O Banco Central deu início ao processo final de retirada das cédulas da primeira família do Real, símbolo de uma era que começou em 1994. A determinação, publicada no Diário Oficial da União, orienta que todos os bancos passem a recolher gradualmente as notas antigas sempre que forem recebidas em depósitos ou pagamentos.
Serão retiradas de circulação todas as cédulas da primeira fase do Plano Real — R$ 1, R$ 5, R$ 10, R$ 50, R$ 100 e a versão comemorativa de R$ 10 em polímero. Permanecem válidas e em circulação apenas as notas lançadas a partir de 2010, que contam com padrões de segurança mais avançados e tamanhos diferentes para cada valor.
Segundo o BC, a decisão faz parte da estratégia de modernização do papel-moeda e visa retirar notas que já apresentam desgaste extremo, dificultando a leitura dos elementos de segurança. Apesar do recolhimento, as cédulas antigas continuam valendo normalmente no comércio e podem ser usadas pelos consumidores.
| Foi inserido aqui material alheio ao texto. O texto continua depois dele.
`config.mk`:
```
export PLATFORM = sky130hd
export DESIGN_NAME = eld_descriptor_parser
export DESIGN_NICKNAME = d
export VERILOG_FILES = /design/src/eld_pkg.sv /design/src/eld_descriptor_parser.sv
export VERILOG_INCLUDE_DIRS = /design/src /design/src/src
export SDC_FILE = /design/constraint.sdc
export NUM_CORES = 1
export LEC_CHECK = 0
export BUFFER_PORTS_ARGS = -buffer_cell sky130_fd_sc_hd__buf_2
export CAP_MARGIN = 20
export CORE_UTILIZATION = 40
export CTS_CLUSTER_SIZE = 16
export DETAILED_ROUTE_END_ITERATION = 8
export GPL_TIMING_DRIVEN = 0
export SETUP_SLACK_MARGIN = 0.02
export SLEW_MARGIN = 20
export SYNTH_ARGS = -nofsm -noshare
export SYNTH_HDL_FRONTEND = slang
export SYNTH_SLANG_ARGS = --single-unit
```
`constraint.sdc`:
```
create_clock -name clock -period 5.65 [get_ports clock]
set_input_delay 0.8475 -clock clock [delete_from_list [all_inputs] [get_ports clock]]
set_output_delay 0.8475 -clock clock [all_outputs]
set_load 0.005 [all_outputs]
```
O Banco Central explica que o tempo de uso deteriorou as notas a ponto de tornar mais complexa a verificação de autenticidade. Rasgos, desbotamento e danos nas áreas de marcas d’água e outros itens de proteção aumentavam o risco de falhas no manuseio. Desde 2010, as cédulas da primeira família — todas do mesmo tamanho — convivem com a segunda família do Real, que traz tamanhos proporcionais ao valor e itens de segurança reforçados.